Exercise objective:
Where a line of the data below has the string "vias", copy that line.

::: Provided data

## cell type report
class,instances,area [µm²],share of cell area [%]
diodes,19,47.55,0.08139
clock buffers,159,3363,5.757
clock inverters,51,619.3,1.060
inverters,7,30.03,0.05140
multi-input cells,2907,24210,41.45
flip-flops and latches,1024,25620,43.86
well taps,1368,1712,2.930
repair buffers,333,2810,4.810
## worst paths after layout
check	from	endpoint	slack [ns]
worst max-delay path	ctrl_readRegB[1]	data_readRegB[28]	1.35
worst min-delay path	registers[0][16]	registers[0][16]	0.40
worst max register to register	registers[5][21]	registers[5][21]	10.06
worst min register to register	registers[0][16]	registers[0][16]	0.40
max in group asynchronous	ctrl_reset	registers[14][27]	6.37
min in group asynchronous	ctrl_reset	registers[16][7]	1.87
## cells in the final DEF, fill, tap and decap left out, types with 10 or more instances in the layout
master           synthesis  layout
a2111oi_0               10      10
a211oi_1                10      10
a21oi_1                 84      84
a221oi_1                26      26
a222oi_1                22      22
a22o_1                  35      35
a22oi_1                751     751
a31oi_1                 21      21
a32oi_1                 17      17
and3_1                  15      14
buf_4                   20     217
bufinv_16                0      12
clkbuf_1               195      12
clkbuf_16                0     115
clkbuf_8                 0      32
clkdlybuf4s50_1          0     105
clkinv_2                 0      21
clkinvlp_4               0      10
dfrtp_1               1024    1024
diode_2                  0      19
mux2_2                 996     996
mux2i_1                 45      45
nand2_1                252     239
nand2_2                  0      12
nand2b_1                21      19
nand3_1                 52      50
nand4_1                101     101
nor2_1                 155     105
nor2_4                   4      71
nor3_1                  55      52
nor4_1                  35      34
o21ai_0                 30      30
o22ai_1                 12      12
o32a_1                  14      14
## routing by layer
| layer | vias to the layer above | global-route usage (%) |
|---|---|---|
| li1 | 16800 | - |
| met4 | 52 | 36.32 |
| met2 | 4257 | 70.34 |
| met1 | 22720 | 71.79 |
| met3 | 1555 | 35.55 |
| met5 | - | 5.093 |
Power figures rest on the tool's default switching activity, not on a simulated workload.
--- ./config.mk ---
export PLATFORM = sky130hd
export DESIGN_NAME = imem_outa
export DESIGN_NICKNAME = imem_outa
export VERILOG_FILES = /design/flow/design.v
export SDC_FILE = /design/flow/constraint.sdc
export NUM_CORES = 4
export LEC_CHECK = 1
export CORE_AREA = 10 10 70 70
export DIE_AREA = 0 0 80 80
--- ./constraint.sdc ---
current_design imem_outa

set clk_period 1.4
set clk_io_pct 0.2

create_clock -name clk0 -period $clk_period

set non_clock_inputs [all_inputs -no_clocks]
set_input_delay [expr $clk_period * $clk_io_pct] -clock clk0 $non_clock_inputs
set_output_delay [expr $clk_period * $clk_io_pct] -clock clk0 [all_outputs]
--- ./design.v ---
module imem_outa
  (
   input [27:0]       pc,
   output reg [127:0] idata
   );
   always @ (*) begin
      case(pc)
        28'h0: idata = 128'h00202023001081130010202304100093;
        28'h1: idata = 128'h0000000000000000ffdff06f00202423;
        default: idata = 128'h0;
      endcase  
   end
endmodule  
--- ./run.sh ---
#!/bin/bash
# OpenROAD 26Q1-2900-gdf79404cd8, Yosys 0.63+post, stock flow scripts
make -C /OpenROAD-flow-scripts/flow DESIGN_CONFIG=/design/flow/config.mk WORK_HOME=/design/flow/orfs finish
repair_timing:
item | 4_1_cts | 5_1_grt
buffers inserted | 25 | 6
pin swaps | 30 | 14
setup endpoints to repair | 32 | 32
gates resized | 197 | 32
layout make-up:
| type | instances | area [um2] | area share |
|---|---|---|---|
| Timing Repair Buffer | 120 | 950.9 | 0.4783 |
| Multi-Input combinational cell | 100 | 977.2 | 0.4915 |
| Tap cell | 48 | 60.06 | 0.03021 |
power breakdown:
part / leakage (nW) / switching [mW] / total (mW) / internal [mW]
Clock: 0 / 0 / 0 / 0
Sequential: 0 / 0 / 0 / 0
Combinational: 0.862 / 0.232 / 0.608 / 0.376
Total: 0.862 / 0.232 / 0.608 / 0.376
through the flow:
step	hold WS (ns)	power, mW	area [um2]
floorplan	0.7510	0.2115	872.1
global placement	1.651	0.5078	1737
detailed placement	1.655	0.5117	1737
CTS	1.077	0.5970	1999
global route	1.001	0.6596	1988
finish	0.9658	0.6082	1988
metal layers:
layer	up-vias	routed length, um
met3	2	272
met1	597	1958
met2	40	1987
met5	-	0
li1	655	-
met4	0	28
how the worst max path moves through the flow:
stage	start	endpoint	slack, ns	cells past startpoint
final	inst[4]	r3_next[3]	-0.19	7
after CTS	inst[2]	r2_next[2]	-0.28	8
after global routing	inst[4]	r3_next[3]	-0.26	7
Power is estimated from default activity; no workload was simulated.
==> flow/run.sh <==
#!/bin/bash
# OpenROAD 26Q1-2900-gdf79404cd8, Yosys 0.63+post, stock flow scripts
make -C /OpenROAD-flow-scripts/flow DESIGN_CONFIG=/design/flow/config.mk WORK_HOME=/design/flow/orfs finish
==> flow/config.mk <==
export PLATFORM = sky130hd
export DESIGN_NAME = reg32byte
export DESIGN_NICKNAME = reg32byte
export VERILOG_FILES = /design/flow/design.v
export SDC_FILE = /design/flow/constraint.sdc
export NUM_CORES = 4
export LEC_CHECK = 1
export CORE_UTILIZATION = 30
==> flow/constraint.sdc <==
current_design reg32byte

set clk_period 3.5
set clk_io_pct 0.2

create_clock -name clk0 -period $clk_period [get_ports {clk}]

set non_clock_inputs [all_inputs -no_clocks]
set_input_delay [expr $clk_period * $clk_io_pct] -clock clk0 $non_clock_inputs
set_output_delay [expr $clk_period * $clk_io_pct] -clock clk0 [all_outputs]
==> design.v <==
module cache_tag(
    input wire clk,
    input wire rst,
    output wire stallreq,
    input wire cached,    
    input wire sram_en,
    input wire [3:0] sram_wen,
    input wire [31:0] sram_addr,
    input wire refresh,  
    output wire miss,
    output wire [31:0] axi_raddr,
    output wire write_back,
    output wire [31:0] axi_waddr,
    output wire hit
);
    reg [21-1:0] tag_way0 [64-1:0];  
    wire [21-2:0] tag;
    wire [6:0] index;
    wire [4:0] offset;
    wire cached_v;
    assign cached_v = cached;
    assign {
        tag,
        index,
        offset
    } = sram_addr;
    always @ (posedge clk) begin
        if (rst) begin
            tag_way0[  0] <= 21'b0;
            tag_way0[  1] <= 21'b0;
            tag_way0[  2] <= 21'b0;
            tag_way0[  3] <= 21'b0;
            tag_way0[  4] <= 21'b0;
            tag_way0[  5] <= 21'b0;
            tag_way0[  6] <= 21'b0;
            tag_way0[  7] <= 21'b0;
            tag_way0[  8] <= 21'b0;
            tag_way0[  9] <= 21'b0;
            tag_way0[ 10] <= 21'b0;
            tag_way0[ 11] <= 21'b0;
            tag_way0[ 12] <= 21'b0;
            tag_way0[ 13] <= 21'b0;
            tag_way0[ 14] <= 21'b0;
            tag_way0[ 15] <= 21'b0;
            tag_way0[ 16] <= 21'b0;
            tag_way0[ 17] <= 21'b0;
            tag_way0[ 18] <= 21'b0;
            tag_way0[ 19] <= 21'b0;
            tag_way0[ 20] <= 21'b0;
            tag_way0[ 21] <= 21'b0;
            tag_way0[ 22] <= 21'b0;
            tag_way0[ 23] <= 21'b0;
            tag_way0[ 24] <= 21'b0;
            tag_way0[ 25] <= 21'b0;
            tag_way0[ 26] <= 21'b0;
            tag_way0[ 27] <= 21'b0;
            tag_way0[ 28] <= 21'b0;
            tag_way0[ 29] <= 21'b0;
            tag_way0[ 30] <= 21'b0;
            tag_way0[ 31] <= 21'b0;
            tag_way0[ 32] <= 21'b0;
            tag_way0[ 33] <= 21'b0;
            tag_way0[ 34] <= 21'b0;
            tag_way0[ 35] <= 21'b0;
            tag_way0[ 36] <= 21'b0;
            tag_way0[ 37] <= 21'b0;
            tag_way0[ 38] <= 21'b0;
            tag_way0[ 39] <= 21'b0;
            tag_way0[ 40] <= 21'b0;
            tag_way0[ 41] <= 21'b0;
            tag_way0[ 42] <= 21'b0;
            tag_way0[ 43] <= 21'b0;
            tag_way0[ 44] <= 21'b0;
            tag_way0[ 45] <= 21'b0;
            tag_way0[ 46] <= 21'b0;
            tag_way0[ 47] <= 21'b0;
            tag_way0[ 48] <= 21'b0;
            tag_way0[ 49] <= 21'b0;
            tag_way0[ 50] <= 21'b0;
            tag_way0[ 51] <= 21'b0;
            tag_way0[ 52] <= 21'b0;
            tag_way0[ 53] <= 21'b0;
            tag_way0[ 54] <= 21'b0;
            tag_way0[ 55] <= 21'b0;
            tag_way0[ 56] <= 21'b0;
            tag_way0[ 57] <= 21'b0;
            tag_way0[ 58] <= 21'b0;
            tag_way0[ 59] <= 21'b0;
            tag_way0[ 60] <= 21'b0;
            tag_way0[ 61] <= 21'b0;
            tag_way0[ 62] <= 21'b0;
            tag_way0[ 63] <= 21'b0;
            tag_way0[ 64] <= 21'b0;
            tag_way0[ 65] <= 21'b0;
            tag_way0[ 66] <= 21'b0;
            tag_way0[ 67] <= 21'b0;
            tag_way0[ 68] <= 21'b0;
            tag_way0[ 69] <= 21'b0;
            tag_way0[ 70] <= 21'b0;
            tag_way0[ 71] <= 21'b0;
            tag_way0[ 72] <= 21'b0;
            tag_way0[ 73] <= 21'b0;
            tag_way0[ 74] <= 21'b0;
            tag_way0[ 75] <= 21'b0;
            tag_way0[ 76] <= 21'b0;
            tag_way0[ 77] <= 21'b0;
            tag_way0[ 78] <= 21'b0;
            tag_way0[ 79] <= 21'b0;
            tag_way0[ 80] <= 21'b0;
            tag_way0[ 81] <= 21'b0;
            tag_way0[ 82] <= 21'b0;
            tag_way0[ 83] <= 21'b0;
            tag_way0[ 84] <= 21'b0;
            tag_way0[ 85] <= 21'b0;
            tag_way0[ 86] <= 21'b0;
            tag_way0[ 87] <= 21'b0;
            tag_way0[ 88] <= 21'b0;
            tag_way0[ 89] <= 21'b0;
            tag_way0[ 90] <= 21'b0;
            tag_way0[ 91] <= 21'b0;
            tag_way0[ 92] <= 21'b0;
            tag_way0[ 93] <= 21'b0;
            tag_way0[ 94] <= 21'b0;
            tag_way0[ 95] <= 21'b0;
            tag_way0[ 96] <= 21'b0;
            tag_way0[ 97] <= 21'b0;
            tag_way0[ 98] <= 21'b0;
            tag_way0[ 99] <= 21'b0;
            tag_way0[100] <= 21'b0;
            tag_way0[101] <= 21'b0;
            tag_way0[102] <= 21'b0;
            tag_way0[103] <= 21'b0;
            tag_way0[104] <= 21'b0;
            tag_way0[105] <= 21'b0;
            tag_way0[106] <= 21'b0;
            tag_way0[107] <= 21'b0;
            tag_way0[108] <= 21'b0;
            tag_way0[109] <= 21'b0;
            tag_way0[110] <= 21'b0;
            tag_way0[111] <= 21'b0;
            tag_way0[112] <= 21'b0;
            tag_way0[113] <= 21'b0;
            tag_way0[114] <= 21'b0;
            tag_way0[115] <= 21'b0;
            tag_way0[116] <= 21'b0;
            tag_way0[117] <= 21'b0;
            tag_way0[118] <= 21'b0;
            tag_way0[119] <= 21'b0;
            tag_way0[120] <= 21'b0;
            tag_way0[121] <= 21'b0;
            tag_way0[122] <= 21'b0;
            tag_way0[123] <= 21'b0;
            tag_way0[124] <= 21'b0;
            tag_way0[125] <= 21'b0;
            tag_way0[126] <= 21'b0;
            tag_way0[127] <= 21'b0;
        end
        else if (refresh) begin
            tag_way0[index] <= {cached_v,tag};
        end
    end
    assign hit = cached_v & sram_en & ({1'b1,tag} == tag_way0[index]);
    assign miss = cached_v & sram_en & ~hit;
    assign stallreq = miss;
    assign axi_raddr = cached_v ? {sram_addr[31:5],5'b0} : sram_addr;
    assign write_back = cached_v & sram_en & miss & tag_way0[index][21-1];
    assign axi_waddr = {
        tag_way0[index][21-2:0],
        index,
        5'b0
    };
endmodule
`design/flow/design.v`:
```
module cache_tag_v2(
    input wire clk,
    input wire rst,
    input wire flush,
    output wire stallreq,
    input wire cached,    
    input wire sram_en,
    input wire [3:0] sram_wen,
    input wire [31:0] sram_addr,
    input wire refresh,  
    output wire miss,
    output wire [31:0] axi_raddr,
    output wire write_back,
    output wire [31:0] axi_waddr,
    output wire [2-1:0] hit,
    output wire lru
);
    reg [21-1:0] tag_way0 [64-1:0];  
    reg [21-1:0] tag_way1 [64-1:0];
    reg [64-1:0] lru_r;
    wire [21-2:0] tag;
    wire [6:0] index;
    wire [4:0] offset;
    wire cached_v;
    wire hit_way0;
    wire hit_way1;
    wire [31:0] axi_waddr_way0;
    wire [31:0] axi_waddr_way1;
    wire write_back_way0;
    wire write_back_way1;
    assign cached_v = cached;
    assign {
        tag,
        index,
        offset
    } = sram_addr;
    always @ (posedge clk) begin
        if (rst) begin
            lru_r  <= {64'b0};
        end
        else if (hit_way0 & ~hit_way1) begin
            lru_r[index] <= 1'b1;
        end
        else if (~hit_way0 & hit_way1) begin
            lru_r[index] <= 1'b0;
        end
        else if (refresh) begin
            lru_r[index] <= ~lru_r[index];
        end
    end
    always @ (posedge clk) begin
        if (rst) begin
            tag_way0[  0] <= 21'b0;
            tag_way0[  1] <= 21'b0;
            tag_way0[  2] <= 21'b0;
            tag_way0[  3] <= 21'b0;
            tag_way0[  4] <= 21'b0;
            tag_way0[  5] <= 21'b0;
            tag_way0[  6] <= 21'b0;
            tag_way0[  7] <= 21'b0;
            tag_way0[  8] <= 21'b0;
            tag_way0[  9] <= 21'b0;
            tag_way0[ 10] <= 21'b0;
            tag_way0[ 11] <= 21'b0;
            tag_way0[ 12] <= 21'b0;
            tag_way0[ 13] <= 21'b0;
            tag_way0[ 14] <= 21'b0;
            tag_way0[ 15] <= 21'b0;
            tag_way0[ 16] <= 21'b0;
            tag_way0[ 17] <= 21'b0;
            tag_way0[ 18] <= 21'b0;
            tag_way0[ 19] <= 21'b0;
            tag_way0[ 20] <= 21'b0;
            tag_way0[ 21] <= 21'b0;
            tag_way0[ 22] <= 21'b0;
            tag_way0[ 23] <= 21'b0;
            tag_way0[ 24] <= 21'b0;
            tag_way0[ 25] <= 21'b0;
            tag_way0[ 26] <= 21'b0;
            tag_way0[ 27] <= 21'b0;
            tag_way0[ 28] <= 21'b0;
            tag_way0[ 29] <= 21'b0;
            tag_way0[ 30] <= 21'b0;
            tag_way0[ 31] <= 21'b0;
            tag_way0[ 32] <= 21'b0;
            tag_way0[ 33] <= 21'b0;
            tag_way0[ 34] <= 21'b0;
            tag_way0[ 35] <= 21'b0;
            tag_way0[ 36] <= 21'b0;
            tag_way0[ 37] <= 21'b0;
            tag_way0[ 38] <= 21'b0;
            tag_way0[ 39] <= 21'b0;
            tag_way0[ 40] <= 21'b0;
            tag_way0[ 41] <= 21'b0;
            tag_way0[ 42] <= 21'b0;
            tag_way0[ 43] <= 21'b0;
            tag_way0[ 44] <= 21'b0;
            tag_way0[ 45] <= 21'b0;
            tag_way0[ 46] <= 21'b0;
            tag_way0[ 47] <= 21'b0;
            tag_way0[ 48] <= 21'b0;
            tag_way0[ 49] <= 21'b0;
            tag_way0[ 50] <= 21'b0;
            tag_way0[ 51] <= 21'b0;
            tag_way0[ 52] <= 21'b0;
            tag_way0[ 53] <= 21'b0;
            tag_way0[ 54] <= 21'b0;
            tag_way0[ 55] <= 21'b0;
            tag_way0[ 56] <= 21'b0;
            tag_way0[ 57] <= 21'b0;
            tag_way0[ 58] <= 21'b0;
            tag_way0[ 59] <= 21'b0;
            tag_way0[ 60] <= 21'b0;
            tag_way0[ 61] <= 21'b0;
            tag_way0[ 62] <= 21'b0;
            tag_way0[ 63] <= 21'b0;
            tag_way0[ 64] <= 21'b0;
            tag_way0[ 65] <= 21'b0;
            tag_way0[ 66] <= 21'b0;
            tag_way0[ 67] <= 21'b0;
            tag_way0[ 68] <= 21'b0;
            tag_way0[ 69] <= 21'b0;
            tag_way0[ 70] <= 21'b0;
            tag_way0[ 71] <= 21'b0;
            tag_way0[ 72] <= 21'b0;
            tag_way0[ 73] <= 21'b0;
            tag_way0[ 74] <= 21'b0;
            tag_way0[ 75] <= 21'b0;
            tag_way0[ 76] <= 21'b0;
            tag_way0[ 77] <= 21'b0;
            tag_way0[ 78] <= 21'b0;
            tag_way0[ 79] <= 21'b0;
            tag_way0[ 80] <= 21'b0;
            tag_way0[ 81] <= 21'b0;
            tag_way0[ 82] <= 21'b0;
            tag_way0[ 83] <= 21'b0;
            tag_way0[ 84] <= 21'b0;
            tag_way0[ 85] <= 21'b0;
            tag_way0[ 86] <= 21'b0;
            tag_way0[ 87] <= 21'b0;
            tag_way0[ 88] <= 21'b0;
            tag_way0[ 89] <= 21'b0;
            tag_way0[ 90] <= 21'b0;
            tag_way0[ 91] <= 21'b0;
            tag_way0[ 92] <= 21'b0;
            tag_way0[ 93] <= 21'b0;
            tag_way0[ 94] <= 21'b0;
            tag_way0[ 95] <= 21'b0;
            tag_way0[ 96] <= 21'b0;
            tag_way0[ 97] <= 21'b0;
            tag_way0[ 98] <= 21'b0;
            tag_way0[ 99] <= 21'b0;
            tag_way0[100] <= 21'b0;
            tag_way0[101] <= 21'b0;
            tag_way0[102] <= 21'b0;
            tag_way0[103] <= 21'b0;
            tag_way0[104] <= 21'b0;
            tag_way0[105] <= 21'b0;
            tag_way0[106] <= 21'b0;
            tag_way0[107] <= 21'b0;
            tag_way0[108] <= 21'b0;
            tag_way0[109] <= 21'b0;
            tag_way0[110] <= 21'b0;
            tag_way0[111] <= 21'b0;
            tag_way0[112] <= 21'b0;
            tag_way0[113] <= 21'b0;
            tag_way0[114] <= 21'b0;
            tag_way0[115] <= 21'b0;
            tag_way0[116] <= 21'b0;
            tag_way0[117] <= 21'b0;
            tag_way0[118] <= 21'b0;
            tag_way0[119] <= 21'b0;
            tag_way0[120] <= 21'b0;
            tag_way0[121] <= 21'b0;
            tag_way0[122] <= 21'b0;
            tag_way0[123] <= 21'b0;
            tag_way0[124] <= 21'b0;
            tag_way0[125] <= 21'b0;
            tag_way0[126] <= 21'b0;
            tag_way0[127] <= 21'b0;
        end
        else if (refresh&(~lru_r[index])) begin
            tag_way0[index] <= {cached_v,tag};
        end
    end
    always @ (posedge clk) begin
        if (rst) begin
            tag_way1[  0] <= 21'b0;
            tag_way1[  1] <= 21'b0;
            tag_way1[  2] <= 21'b0;
            tag_way1[  3] <= 21'b0;
            tag_way1[  4] <= 21'b0;
            tag_way1[  5] <= 21'b0;
            tag_way1[  6] <= 21'b0;
            tag_way1[  7] <= 21'b0;
            tag_way1[  8] <= 21'b0;
            tag_way1[  9] <= 21'b0;
            tag_way1[ 10] <= 21'b0;
            tag_way1[ 11] <= 21'b0;
            tag_way1[ 12] <= 21'b0;
            tag_way1[ 13] <= 21'b0;
            tag_way1[ 14] <= 21'b0;
            tag_way1[ 15] <= 21'b0;
            tag_way1[ 16] <= 21'b0;
            tag_way1[ 17] <= 21'b0;
            tag_way1[ 18] <= 21'b0;
            tag_way1[ 19] <= 21'b0;
            tag_way1[ 20] <= 21'b0;
            tag_way1[ 21] <= 21'b0;
            tag_way1[ 22] <= 21'b0;
            tag_way1[ 23] <= 21'b0;
            tag_way1[ 24] <= 21'b0;
            tag_way1[ 25] <= 21'b0;
            tag_way1[ 26] <= 21'b0;
            tag_way1[ 27] <= 21'b0;
            tag_way1[ 28] <= 21'b0;
            tag_way1[ 29] <= 21'b0;
            tag_way1[ 30] <= 21'b0;
            tag_way1[ 31] <= 21'b0;
            tag_way1[ 32] <= 21'b0;
            tag_way1[ 33] <= 21'b0;
            tag_way1[ 34] <= 21'b0;
            tag_way1[ 35] <= 21'b0;
            tag_way1[ 36] <= 21'b0;
            tag_way1[ 37] <= 21'b0;
            tag_way1[ 38] <= 21'b0;
            tag_way1[ 39] <= 21'b0;
            tag_way1[ 40] <= 21'b0;
            tag_way1[ 41] <= 21'b0;
            tag_way1[ 42] <= 21'b0;
            tag_way1[ 43] <= 21'b0;
            tag_way1[ 44] <= 21'b0;
            tag_way1[ 45] <= 21'b0;
            tag_way1[ 46] <= 21'b0;
            tag_way1[ 47] <= 21'b0;
            tag_way1[ 48] <= 21'b0;
            tag_way1[ 49] <= 21'b0;
            tag_way1[ 50] <= 21'b0;
            tag_way1[ 51] <= 21'b0;
            tag_way1[ 52] <= 21'b0;
            tag_way1[ 53] <= 21'b0;
            tag_way1[ 54] <= 21'b0;
            tag_way1[ 55] <= 21'b0;
            tag_way1[ 56] <= 21'b0;
            tag_way1[ 57] <= 21'b0;
            tag_way1[ 58] <= 21'b0;
            tag_way1[ 59] <= 21'b0;
            tag_way1[ 60] <= 21'b0;
            tag_way1[ 61] <= 21'b0;
            tag_way1[ 62] <= 21'b0;
            tag_way1[ 63] <= 21'b0;
            tag_way1[ 64] <= 21'b0;
            tag_way1[ 65] <= 21'b0;
            tag_way1[ 66] <= 21'b0;
            tag_way1[ 67] <= 21'b0;
            tag_way1[ 68] <= 21'b0;
            tag_way1[ 69] <= 21'b0;
            tag_way1[ 70] <= 21'b0;
            tag_way1[ 71] <= 21'b0;
            tag_way1[ 72] <= 21'b0;
            tag_way1[ 73] <= 21'b0;
            tag_way1[ 74] <= 21'b0;
            tag_way1[ 75] <= 21'b0;
            tag_way1[ 76] <= 21'b0;
            tag_way1[ 77] <= 21'b0;
            tag_way1[ 78] <= 21'b0;
            tag_way1[ 79] <= 21'b0;
            tag_way1[ 80] <= 21'b0;
            tag_way1[ 81] <= 21'b0;
            tag_way1[ 82] <= 21'b0;
            tag_way1[ 83] <= 21'b0;
            tag_way1[ 84] <= 21'b0;
            tag_way1[ 85] <= 21'b0;
            tag_way1[ 86] <= 21'b0;
            tag_way1[ 87] <= 21'b0;
            tag_way1[ 88] <= 21'b0;
            tag_way1[ 89] <= 21'b0;
            tag_way1[ 90] <= 21'b0;
            tag_way1[ 91] <= 21'b0;
            tag_way1[ 92] <= 21'b0;
            tag_way1[ 93] <= 21'b0;
            tag_way1[ 94] <= 21'b0;
            tag_way1[ 95] <= 21'b0;
            tag_way1[ 96] <= 21'b0;
            tag_way1[ 97] <= 21'b0;
            tag_way1[ 98] <= 21'b0;
            tag_way1[ 99] <= 21'b0;
            tag_way1[100] <= 21'b0;
            tag_way1[101] <= 21'b0;
            tag_way1[102] <= 21'b0;
            tag_way1[103] <= 21'b0;
            tag_way1[104] <= 21'b0;
            tag_way1[105] <= 21'b0;
            tag_way1[106] <= 21'b0;
            tag_way1[107] <= 21'b0;
            tag_way1[108] <= 21'b0;
            tag_way1[109] <= 21'b0;
            tag_way1[110] <= 21'b0;
            tag_way1[111] <= 21'b0;
            tag_way1[112] <= 21'b0;
            tag_way1[113] <= 21'b0;
            tag_way1[114] <= 21'b0;
            tag_way1[115] <= 21'b0;
            tag_way1[116] <= 21'b0;
            tag_way1[117] <= 21'b0;
            tag_way1[118] <= 21'b0;
            tag_way1[119] <= 21'b0;
            tag_way1[120] <= 21'b0;
            tag_way1[121] <= 21'b0;
            tag_way1[122] <= 21'b0;
            tag_way1[123] <= 21'b0;
            tag_way1[124] <= 21'b0;
            tag_way1[125] <= 21'b0;
            tag_way1[126] <= 21'b0;
            tag_way1[127] <= 21'b0;
        end
        else if (refresh&lru_r[index]) begin
            tag_way1[index] <= {cached_v,tag};
        end
    end
    assign lru = lru_r[index];
    assign hit = {
        hit_way1,
        hit_way0
    };
    assign hit_way0 = ~flush & cached_v & sram_en & ({1'b1,tag} == tag_way0[index]);
    assign hit_way1 = ~flush & cached_v & sram_en & ({1'b1,tag} == tag_way1[index]);
    assign miss = cached_v & sram_en & ~(hit_way0|hit_way1) & ~flush;
    assign stallreq = miss;
    assign axi_raddr = cached_v ? {sram_addr[31:5],5'b0} : sram_addr;
    assign write_back = flush ? 1'b0 : lru ? write_back_way1 : write_back_way0;
    assign write_back_way0 = cached_v & sram_en & miss & tag_way0[index][21-1];
    assign write_back_way1 = cached_v & sram_en & miss & tag_way1[index][21-1];
    assign axi_waddr = lru_r[index] ? axi_waddr_way1 : axi_waddr_way0;
    assign axi_waddr_way0 = {
        tag_way0[index][21-2:0],
        index,
        5'b0
    };
    assign axi_waddr_way1 = {
        tag_way1[index][21-2:0],
        index,
        5'b0
    };
endmodule
```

::::::

Completed task:
| layer | vias to the layer above | global-route usage (%) |
layer	up-vias	routed length, um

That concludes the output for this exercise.